Distilling neural networks into wavelet models using interpretations

18 October 2021

share this:

Fig 1. A wavelet adapting to new data.

By Wooseok Ha and Chandan Singh and Bin Yu

Recent deep neural networks (DNNs) often predict extremely well, but sacrifice interpretability and computational efficiency. Interpretability is crucial in many disciplines, such as science and medicine, where models must be carefully vetted or where interpretation is the goal itself. Moreover, interpretable models are concise and often yield computational efficiency.
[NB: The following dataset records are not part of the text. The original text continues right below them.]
--- src/core/crsl_pkg.sv ---
/*
  Shared constants and carrier types for the card response and status
  logic: command codes, status words, register map and field layouts.
  Assumes the includer compiles this package before any module using it.
*/
package crsl_pkg;
  // ----------------------------------------------------------------
  // Command header codes
  // ----------------------------------------------------------------
  localparam logic [7:0] CLA_CARD = 8'hA0;
  localparam logic [7:0] INS_GET_RESP = 8'hC0;
  localparam logic [7:0] INS_TERM_PROF = 8'h10;
  localparam logic [7:0] INS_ENVELOPE = 8'hC2;
  localparam logic [7:0] INS_FETCH = 8'h12;
  localparam logic [7:0] INS_TERM_RESP = 8'h14;
  localparam logic [7:0] INS_AUTH = 8'h88;
  localparam logic [7:0] INS_SEEK = 8'hA2;
  localparam logic [7:0] INS_SELECT = 8'hA4;
  localparam logic [7:0] INS_INCREASE = 8'h32;
  localparam logic [3:0] SEEK_TYPE2 = 4'h1;
  localparam logic [7:0] ENV_ACK_MAX = 8'h10;
  localparam logic [7:0] ZERO_BYTE = 8'h00;
  // ----------------------------------------------------------------
  // Status word bytes
  // ----------------------------------------------------------------
  localparam logic [7:0] SW1_OK = 8'h90;
  localparam logic [7:0] SW1_PROACT = 8'h91;
  localparam logic [7:0] SW1_MEM = 8'h92;
  localparam logic [7:0] SW1_BUSY = 8'h93;
  localparam logic [7:0] SW1_REF = 8'h94;
  localparam logic [7:0] SW1_SEC = 8'h98;
  localparam logic [7:0] SW1_RESP = 8'h9F;
  localparam logic [7:0] SW1_BAD_P3 = 8'h67;
  localparam logic [7:0] SW1_BAD_P12 = 8'h6B;
  localparam logic [7:0] SW1_BAD_INS = 8'h6D;
  localparam logic [7:0] SW1_BAD_CLA = 8'h6E;
  localparam logic [7:0] SW1_TECH = 8'h6F;
  localparam logic [7:0] SW2_MEMFAIL = 8'h40;
  localparam logic [7:0] SW2_NO_EF = 8'h00;
  localparam logic [7:0] SW2_RANGE = 8'h02;
  localparam logic [7:0] SW2_NOT_FOUND = 8'h04;
  localparam logic [7:0] SW2_INCONS = 8'h08;
  localparam logic [7:0] SW2_NO_PIN = 8'h02;
  localparam logic [7:0] SW2_DENIED = 8'h04;
  localparam logic [7:0] SW2_PIN_CONF = 8'h08;
  localparam logic [7:0] SW2_INV_CONF = 8'h10;
  localparam logic [7:0] SW2_BLOCKED = 8'h40;
  localparam logic [7:0] SW2_MAX_VAL = 8'h50;
  // ----------------------------------------------------------------
  // Outcome codes that firmware posts for the executed command
  // ----------------------------------------------------------------
  localparam logic [3:0] OC_OK = 4'h0;
  localparam logic [3:0] OC_RETRY = 4'h1;
  localparam logic [3:0] OC_MEMFAIL = 4'h2;
  localparam logic [3:0] OC_NO_EF = 4'h3;
  localparam logic [3:0] OC_RANGE = 4'h4;
  localparam logic [3:0] OC_NOT_FOUND = 4'h5;
  localparam logic [3:0] OC_INCONS = 4'h6;
  localparam logic [3:0] OC_NO_PIN = 4'h7;
  localparam logic [3:0] OC_DENIED = 4'h8;
  localparam logic [3:0] OC_PIN_CONF = 4'h9;
  localparam logic [3:0] OC_INV_CONF = 4'hA;
  localparam logic [3:0] OC_BLOCKED = 4'hB;
  localparam logic [3:0] OC_MAX_VAL = 4'hC;
  // ----------------------------------------------------------------
  // File descriptor codes and access classes
  // ----------------------------------------------------------------
  localparam logic [7:0] FS_TRANSP = 8'h00;
  localparam logic [7:0] FS_LINEAR = 8'h01;
  localparam logic [7:0] FS_CYCLIC = 8'h03;
  localparam logic [7:0] FT_ROOT = 8'h01;
  localparam logic [7:0] FT_DIR = 8'h02;
  localparam logic [7:0] FT_ELEM = 8'h04;
  localparam logic [2:0] ACC_ALWAYS = 3'h0;
  localparam logic [2:0] ACC_PIN1 = 3'h1;
  localparam logic [2:0] ACC_PIN2 = 3'h2;
  localparam logic [2:0] ACC_RSVD = 3'h3;
  localparam logic [2:0] ACC_ADMIN = 3'h4;
  localparam logic [2:0] ACC_NEVER = 3'h5;
  // ----------------------------------------------------------------
  // Register map and reset values
  // ----------------------------------------------------------------
  localparam logic [7:0] OFS_CMD_HDR = 8'h00;
  localparam logic [7:0] OFS_CMD_GO = 8'h04;
  localparam logic [7:0] OFS_OUTCOME = 8'h08;
  localparam logic [7:0] OFS_STATUS = 8'h0C;
  localparam logic [7:0] OFS_FILE_DESC = 8'h10;
  localparam logic [7:0] OFS_DESC_CHK = 8'h14;
  localparam logic [7:0] ROOT_RESP_LEN = 8'h16;
  localparam logic [1:0] RESP_OKAY = 2'h0;
  localparam logic [1:0] RESP_SLVERR = 2'h2;
  // ----------------------------------------------------------------
  // Carrier types
  // ----------------------------------------------------------------
  typedef struct packed {
    logic [7:0] p2;
    logic [7:0] p1;
    logic [7:0] ins;
    logic [7:0] cla;
  } crsl_hdr_t;
  typedef struct packed {
    logic [7:0] pro_len;
    logic [5:0] rsvd;
    logic busy;
    logic pro;
    logic [7:0] resp_len;
    logic [3:0] retry;
    logic [3:0] code;
  } crsl_outcome_t;
  typedef struct packed {
    logic [7:0] pend_len;
    logic [6:0] rsvd;
    logic pend;
    logic [7:0] sw2;
    logic [7:0] sw1;
  } crsl_status_t;
  typedef struct packed {
    logic [7:0] acc_hi;
    logic [7:0] acc_mid;
    logic [7:0] ftype;
    logic [7:0] fstruct;
  } crsl_desc_t;
  typedef enum logic [1:0] {
    ST_IDLE = 2'b01,
    ST_EXEC = 2'b10
  } crsl_state_t;
endpackage

--- src/core/crsl_top.sv ---
/*
  Card command interpreter: decodes command headers written by firmware,
  tracks deferred response data and composes the two status bytes.
  Assumes an AXI4-Lite master on REF_CLK and firmware that posts each
  command's outcome before issuing the go write.
*/
// Design decisions made here: the address map and the AXI4-Lite slave port.
`timescale 1ns/10ps
module crsl_top (
  input wire logic REF_CLK,
  input wire logic NRST,
  input wire logic CE,
  input wire logic [7:0] S_AXI_AWADDR,
  input wire logic S_AXI_AWVALID,
  output logic S_AXI_AWREADY,
  input wire logic [31:0] S_AXI_WDATA,
  input wire logic [3:0] S_AXI_WSTRB,
  input wire logic S_AXI_WVALID,
  output logic S_AXI_WREADY,
  output logic [1:0] S_AXI_BRESP,
  output logic S_AXI_BVALID,
  input wire logic S_AXI_BREADY,
  input wire logic [7:0] S_AXI_ARADDR,
  input wire logic S_AXI_ARVALID,
  output logic S_AXI_ARREADY,
  output logic [31:0] S_AXI_RDATA,
  output logic [1:0] S_AXI_RRESP,
  output logic S_AXI_RVALID,
  input wire logic S_AXI_RREADY,
  output logic CMD_DONE
);
  // ----------------------------------------------------------------
  // Helper functions
  // ----------------------------------------------------------------
  // Byte-lane merge for partial writes
  function automatic logic [31:0] merge_strb(input logic [31:0] old_v,
                                             input logic [31:0] new_v,
                                             input logic [3:0] strb);
    logic [31:0] res;
    res = old_v;
    for (int i = 0; i < 4; i++)
      if (strb[i]) res[i*8 +: 8] = new_v[i*8 +: 8];
    return res;
  endfunction

  // Firmware outcome to status word, byte one in the high half
  function automatic logic [15:0] outcome_sw(input crsl_pkg::crsl_outcome_t o);
    logic [15:0] sw;
    sw = {crsl_pkg::SW1_OK, crsl_pkg::ZERO_BYTE};
    case (o.code)
      crsl_pkg::OC_OK: if (o.pro) sw = {crsl_pkg::SW1_PROACT, o.pro_len};
      crsl_pkg::OC_RETRY: sw = {crsl_pkg::SW1_MEM, 4'h0, o.retry};
      crsl_pkg::OC_MEMFAIL: sw = {crsl_pkg::SW1_MEM, crsl_pkg::SW2_MEMFAIL};
      crsl_pkg::OC_NO_EF: sw = {crsl_pkg::SW1_REF, crsl_pkg::SW2_NO_EF};
      crsl_pkg::OC_RANGE: sw = {crsl_pkg::SW1_REF, crsl_pkg::SW2_RANGE};
      crsl_pkg::OC_NOT_FOUND: sw = {crsl_pkg::SW1_REF, crsl_pkg::SW2_NOT_FOUND};
      crsl_pkg::OC_INCONS: sw = {crsl_pkg::SW1_REF, crsl_pkg::SW2_INCONS};
      crsl_pkg::OC_NO_PIN: sw = {crsl_pkg::SW1_SEC, crsl_pkg::SW2_NO_PIN};
      crsl_pkg::OC_DENIED: sw = {crsl_pkg::SW1_SEC, crsl_pkg::SW2_DENIED};
      crsl_pkg::OC_PIN_CONF: sw = {crsl_pkg::SW1_SEC, crsl_pkg::SW2_PIN_CONF};
      crsl_pkg::OC_INV_CONF: sw = {crsl_pkg::SW1_SEC, crsl_pkg::SW2_INV_CONF};
      crsl_pkg::OC_BLOCKED: sw = {crsl_pkg::SW1_SEC, crsl_pkg::SW2_BLOCKED};
      crsl_pkg::OC_MAX_VAL: sw = {crsl_pkg::SW1_SEC, crsl_pkg::SW2_MAX_VAL};
      default: sw = {crsl_pkg::SW1_TECH, crsl_pkg::ZERO_BYTE};
    endcase
    return sw;
  endfunction

  // Access nibble to class; b4 of the nibble is its most significant bit
  function automatic logic [2:0] acc_class(input logic [3:0] nib);
    logic [2:0] c;
    c = crsl_pkg::ACC_ADMIN;
    case (nib)
      4'h0: c = crsl_pkg::ACC_ALWAYS;
      4'h1: c = crsl_pkg::ACC_PIN1;
      4'h2: c = crsl_pkg::ACC_PIN2;
      4'h3: c = crsl_pkg::ACC_RSVD;
      4'hF: c = crsl_pkg::ACC_NEVER;
      default: c = crsl_pkg::ACC_ADMIN;
    endcase
    return c;
  endfunction

  // ----------------------------------------------------------------
  // Register state
  // ----------------------------------------------------------------
  crsl_pkg::crsl_hdr_t hdr_r; // Command header under execution
  logic [7:0] len_r; // Length byte of the command
  crsl_pkg::crsl_outcome_t outc_r; // Firmware result for this command
  crsl_pkg::crsl_desc_t desc_r; // File descriptor being checked
  logic [15:0] sw_r; // Last status word
  logic pend_r; // Retrievable data held
  logic [7:0] plen_r; // Bytes held for retrieval
  crsl_pkg::crsl_state_t state_r; // Command sequencer
  logic done_r; // One-cycle completion pulse
  logic awready_r;
  logic wready_r;
  logic bvalid_r;
  logic [1:0] bresp_r;
  logic arready_r;
  logic rvalid_r;
  logic [31:0] rdata_r;
  logic [1:0] rresp_r;

  // ----------------------------------------------------------------
  // Bus decode
  // ----------------------------------------------------------------
  // Both write channels are taken together so address and data pair up
  wire wr_take = S_AXI_AWVALID && S_AXI_WVALID && !awready_r && !bvalid_r;
  wire wr_fire = awready_r && wready_r;
  wire [7:0] wa = S_AXI_AWADDR;
  wire wa_hdr = (wa == crsl_pkg::OFS_CMD_HDR);
  wire wa_go = (wa == crsl_pkg::OFS_CMD_GO);
  wire wa_outc = (wa == crsl_pkg::OFS_OUTCOME);
  wire wa_desc = (wa == crsl_pkg::OFS_FILE_DESC);
  wire wa_ro = (wa == crsl_pkg::OFS_STATUS) || (wa == crsl_pkg::OFS_DESC_CHK);
  wire wa_ok = wa_hdr || wa_go || wa_outc || wa_desc || wa_ro;
  // A go write while a command runs is dropped; status stays coherent
  wire go_fire = wr_fire && wa_go && S_AXI_WSTRB[0] && (state_r == crsl_pkg::ST_IDLE);
  wire rd_take = S_AXI_ARVALID && !arready_r && !rvalid_r;

  // ----------------------------------------------------------------
  // Descriptor check and status view
  // ----------------------------------------------------------------
  wire fs_ok = (desc_r.fstruct == crsl_pkg::FS_TRANSP) ||
               (desc_r.fstruct == crsl_pkg::FS_LINEAR) ||
               (desc_r.fstruct == crsl_pkg::FS_CYCLIC);
  wire ft_ok = (desc_r.ftype == crsl_pkg::FT_ROOT) ||
               (desc_r.ftype == crsl_pkg::FT_DIR) ||
               (desc_r.ftype == crsl_pkg::FT_ELEM);
  // Two legality bits, four 3-bit access classes, spare bits zero
  wire [31:0] chk_word = {18'h00000, acc_class(desc_r[31:28]), acc_class(desc_r[27:24]),
                          acc_class(desc_r[23:20]), acc_class(desc_r[19:16]),
                          ft_ok, fs_ok};
  // Byte one of the status word sits in the low lane, spare bits zero
  wire crsl_pkg::crsl_status_t stat_view = {plen_r, 7'h00, pend_r,
                                            sw_r[7:0], sw_r[15:8]};

  // ----------------------------------------------------------------
  // Command evaluation
  // ----------------------------------------------------------------
  wire cla_ok = (hdr_r.cla == crsl_pkg::CLA_CARD);
  wire p12_zero = (hdr_r.p1 == crsl_pkg::ZERO_BYTE) && (hdr_r.p2 == crsl_pkg::ZERO_BYTE);
  wire is_seek2 = (hdr_r.ins == crsl_pkg::INS_SEEK) &&
                  (hdr_r.p2[7:4] == crsl_pkg::SEEK_TYPE2);
  wire is_elig = (hdr_r.ins == crsl_pkg::INS_AUTH) || is_seek2 ||
                 (hdr_r.ins == crsl_pkg::INS_SELECT) ||
                 (hdr_r.ins == crsl_pkg::INS_INCREASE);
  wire is_toolkit = (hdr_r.ins == crsl_pkg::INS_TERM_PROF) ||
                    (hdr_r.ins == crsl_pkg::INS_ENVELOPE) ||
                    (hdr_r.ins == crsl_pkg::INS_FETCH) ||
                    (hdr_r.ins == crsl_pkg::INS_TERM_RESP);
  wire is_known = is_elig || is_toolkit || (hdr_r.ins == crsl_pkg::INS_GET_RESP) ||
                  (hdr_r.ins == crsl_pkg::INS_SEEK) || (hdr_r.ins == 8'hF2) ||
                  (hdr_r.ins == 8'hB0) || (hdr_r.ins == 8'hD6) ||
                  (hdr_r.ins == 8'hB2) || (hdr_r.ins == 8'hDC) ||
                  (hdr_r.ins == 8'h20) || (hdr_r.ins == 8'h24) ||
                  (hdr_r.ins == 8'h26) || (hdr_r.ins == 8'h28) ||
                  (hdr_r.ins == 8'h2C) || (hdr_r.ins == 8'h04) ||
                  (hdr_r.ins == 8'h44) || (hdr_r.ins == 8'hFA);
  wire [15:0] base_sw = outcome_sw(outc_r);
  wire has_data = (outc_r.code == crsl_pkg::OC_OK) && (outc_r.resp_len != 8'h00);

  logic [15:0] sw_nxt;
  logic pend_nxt;
  logic [7:0] plen_nxt;
  always_comb
  begin
    // Any command drops held data unless it leaves fresh data or is a get response asking more than is held
    sw_nxt = base_sw;
    pend_nxt = 1'b0;
    plen_nxt = 8'h00;
    if (!cla_ok)
      sw_nxt = {crsl_pkg::SW1_BAD_CLA, crsl_pkg::ZERO_BYTE};
    else if (!is_known)
      sw_nxt = {crsl_pkg::SW1_BAD_INS, crsl_pkg::ZERO_BYTE};
    else if (hdr_r.ins == crsl_pkg::INS_GET_RESP)
    begin
      // Only valid after reset or straight after a command that left data
      if (!p12_zero)
        sw_nxt = {crsl_pkg::SW1_BAD_P12, crsl_pkg::ZERO_BYTE};
      else if (!pend_r)
        sw_nxt = {crsl_pkg::SW1_TECH, crsl_pkg::ZERO_BYTE};
      else if (len_r > plen_r)
      begin
        // Wrong length: tell the correct one, data stays retrievable
        sw_nxt = {crsl_pkg::SW1_BAD_P3, plen_r};
        pend_nxt = 1'b1;
        plen_nxt = plen_r;
      end
      else
      begin
        sw_nxt = outc_r.pro ? {crsl_pkg::SW1_PROACT, outc_r.pro_len} :
                              {crsl_pkg::SW1_OK, crsl_pkg::ZERO_BYTE};
      end
    end
    else if (is_toolkit)
    begin
      if (!p12_zero)
        sw_nxt = {crsl_pkg::SW1_BAD_P12, crsl_pkg::ZERO_BYTE};
      else if (outc_r.busy)
        sw_nxt = {crsl_pkg::SW1_BUSY, crsl_pkg::ZERO_BYTE};
      else if ((hdr_r.ins == crsl_pkg::INS_ENVELOPE) && has_data)
      begin
        // Acknowledgement above the limit is a firmware fault
        if (outc_r.resp_len > crsl_pkg::ENV_ACK_MAX)
          sw_nxt = {crsl_pkg::SW1_TECH, crsl_pkg::ZERO_BYTE};
        else
        begin
          sw_nxt = {crsl_pkg::SW1_RESP, outc_r.resp_len};
          pend_nxt = 1'b1;
          plen_nxt = outc_r.resp_len;
        end
      end
    end
    else if (is_elig && has_data)
    begin
      // Data waits for retrieval; length announced in byte two
      sw_nxt = {crsl_pkg::SW1_RESP, outc_r.resp_len};
      pend_nxt = 1'b1;
      plen_nxt = outc_r.resp_len;
    end
  end

  // ----------------------------------------------------------------
  // Sequencer and command state
  // ----------------------------------------------------------------
  // Evaluation takes one cycle after the go write
  always_ff @(posedge REF_CLK or negedge NRST)
  begin
    if (!NRST)
    begin
      state_r <= crsl_pkg::ST_IDLE;
      done_r <= 1'b0;
      sw_r <= {crsl_pkg::SW1_OK, crsl_pkg::ZERO_BYTE};
      pend_r <= 1'b1;
      plen_r <= crsl_pkg::ROOT_RESP_LEN;
    end
    else if (CE)
    begin
      done_r <= 1'b0;
      case (state_r)
        crsl_pkg::ST_IDLE:
        begin
          if (go_fire) state_r <= crsl_pkg::ST_EXEC;
        end
        crsl_pkg::ST_EXEC:
        begin
          sw_r <= sw_nxt;
          pend_r <= pend_nxt;
          plen_r <= plen_nxt;
          done_r <= 1'b1;
          state_r <= crsl_pkg::ST_IDLE;
        end
        default: state_r <= crsl_pkg::ST_IDLE;
      endcase
    end
  end

  // Software-written registers
  always_ff @(posedge REF_CLK or negedge NRST)
  begin
    if (!NRST)
    begin
      hdr_r <= '0;
      len_r <= 8'h00;
      outc_r <= '0;
      desc_r <= '0;
    end
    else if (CE && wr_fire)
    begin
      if (wa_hdr) hdr_r <= merge_strb(hdr_r, S_AXI_WDATA, S_AXI_WSTRB);
      if (go_fire) len_r <= S_AXI_WDATA[7:0];
      if (wa_outc)
      begin
        // Reserved field forced to zero so it reads back clean
        outc_r <= merge_strb(outc_r, S_AXI_WDATA, S_AXI_WSTRB) & 32'hFF03FFFF;
      end
      if (wa_desc) desc_r <= merge_strb(desc_r, S_AXI_WDATA, S_AXI_WSTRB);
    end
  end

  // ----------------------------------------------------------------
  // AXI4-Lite write channel
  // ----------------------------------------------------------------
  always_ff @(posedge REF_CLK or negedge NRST)
  begin
    if (!NRST)
    begin
      awready_r <= 1'b0;
      wready_r <= 1'b0;
      bvalid_r <= 1'b0;
      bresp_r <= crsl_pkg::RESP_OKAY;
    end
    else if (CE)
    begin
      awready_r <= wr_take;
      wready_r <= wr_take;
      if (wr_fire)
      begin
        bvalid_r <= 1'b1;
        bresp_r <= wa_ok ? crsl_pkg::RESP_OKAY : crsl_pkg::RESP_SLVERR;
      end
      else if (S_AXI_BREADY) bvalid_r <= 1'b0;
    end
  end

  // ----------------------------------------------------------------
  // AXI4-Lite read channel
  // ----------------------------------------------------------------
  logic [31:0] rd_mux;
  logic rd_ok;
  always_comb
  begin
    rd_ok = 1'b1;
    case (S_AXI_ARADDR)
      crsl_pkg::OFS_CMD_HDR: rd_mux = hdr_r;
      crsl_pkg::OFS_CMD_GO: rd_mux = {24'h000000, len_r};
      crsl_pkg::OFS_OUTCOME: rd_mux = outc_r;
      crsl_pkg::OFS_STATUS: rd_mux = stat_view;
      crsl_pkg::OFS_FILE_DESC: rd_mux = desc_r;
      crsl_pkg::OFS_DESC_CHK: rd_mux = chk_word;
      default:
      begin
        rd_mux = 32'h00000000;
        rd_ok = 1'b0;
      end
    endcase
  end

  // Address taken one cycle after valid, data the cycle after that
  always_ff @(posedge REF_CLK or negedge NRST)
  begin
    if (!NRST)
    begin
      arready_r <= 1'b0;
      rvalid_r <= 1'b0;
      rdata_r <= 32'h00000000;
      rresp_r <= crsl_pkg::RESP_OKAY;
    end
    else if (CE)
    begin
      arready_r <= rd_take;
      if (arready_r)
      begin
        rvalid_r <= 1'b1;
        rdata_r <= rd_mux;
        rresp_r <= rd_ok ? crsl_pkg::RESP_OKAY : crsl_pkg::RESP_SLVERR;
      end
      else if (S_AXI_RREADY) rvalid_r <= 1'b0;
    end
  end

  assign S_AXI_AWREADY = awready_r;
  assign S_AXI_WREADY = wready_r;
  assign S_AXI_BVALID = bvalid_r;
  assign S_AXI_BRESP = bresp_r;
  assign S_AXI_ARREADY = arready_r;
  assign S_AXI_RVALID = rvalid_r;
  assign S_AXI_RDATA = rdata_r;
  assign S_AXI_RRESP = rresp_r;
  assign CMD_DONE = done_r;
endmodule // crsl_top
In our recent paper, we propose adaptive wavelet distillation (AWD), a method which distills information from a trained DNN into a wavelet transform. Surprisingly, we find that the resulting transform improves state-of-the-art predictive performance, despite being extremely concise, interpretable, and computationally efficient! (The trick is making wavelets adaptive and using interpretations, more on that later). In close collaboration with domain experts, we show how AWD addresses challenges in two real-world settings: cosmological parameter inference🌌 and molecular-partner prediction🦠.

Background and motivation

What’s a wavelet? Wavelets are an extremely powerful signal-processing tool for transforming structured signals, such as images and time-series data. Wavelets have many useful properties, including fast computation, multi-scale structure, an orthonormal basis, and interpretation in both spatial and frequency domains (if you’re interested, see this whole book on wavelets). This makes wavelets a great candidate for an interpretable model in many signal-processing applications. Traditionally, wavelets are hand-designed to satisfy humaan-specified criteria. Here, we allow wavelets to be adaptive: they change their form based on the given input data and trained DNN.

TRIM In order to adapt the wavelet model based on a given DNN, we need a way to convey information from the DNN to the wavelet parameters. This can be done using Transformation Importance (TRIM). Given a transformation \Psi (here the wavelet transform) and an input x, TRIM obtains feature importances for a given DNN f in the transformed domain using a simple reparameterization trick: the DNN is pre-prended with the transform \Psi, coefficients \Psi x are extracted, and then the inverse transform is re-applied before being fed into the network f(\Psi^{-1} \Psi x). This allows for computing the interpretations TRIM_f(\Psi x_i) using any popular method, such as SHAP, ACD, IG, or the gradient of the prediction with respect to the wavelet coefficients (that’s what we use here – it’s simple and seems to work).

Adaptive wavelet distillation: some quick intuition and math

We’re now ready to define AWD. We want our learned wavelet model to satisfy three properties: (i) represent our data well, (ii) be a valid wavelet, and (iii) distill information from a trained DNN. Each of the losses in the equation below corresponds to these three properies (for full details see eq. 8 in the paper). x_i represents the i-th input example, wave represents the wavelet parameters, and \Psi x_i denotes the wavelet coefficients of x_i. \lambda is a hyperparameter penalizing the sparsity of the wavelet coefficients, and \gamma is a hyperparameter controlling the strength of the interpretation loss.

Minimise L wave equation

The reconstruction loss (i) ensures that the wavelet transform is invertible, thus preserving all the information in the input data. The wavelet loss (ii) ensures that the learned filters yield a valid wavelet transform, and also that the wavelets provide a sparse representation of the input, thus providing compression.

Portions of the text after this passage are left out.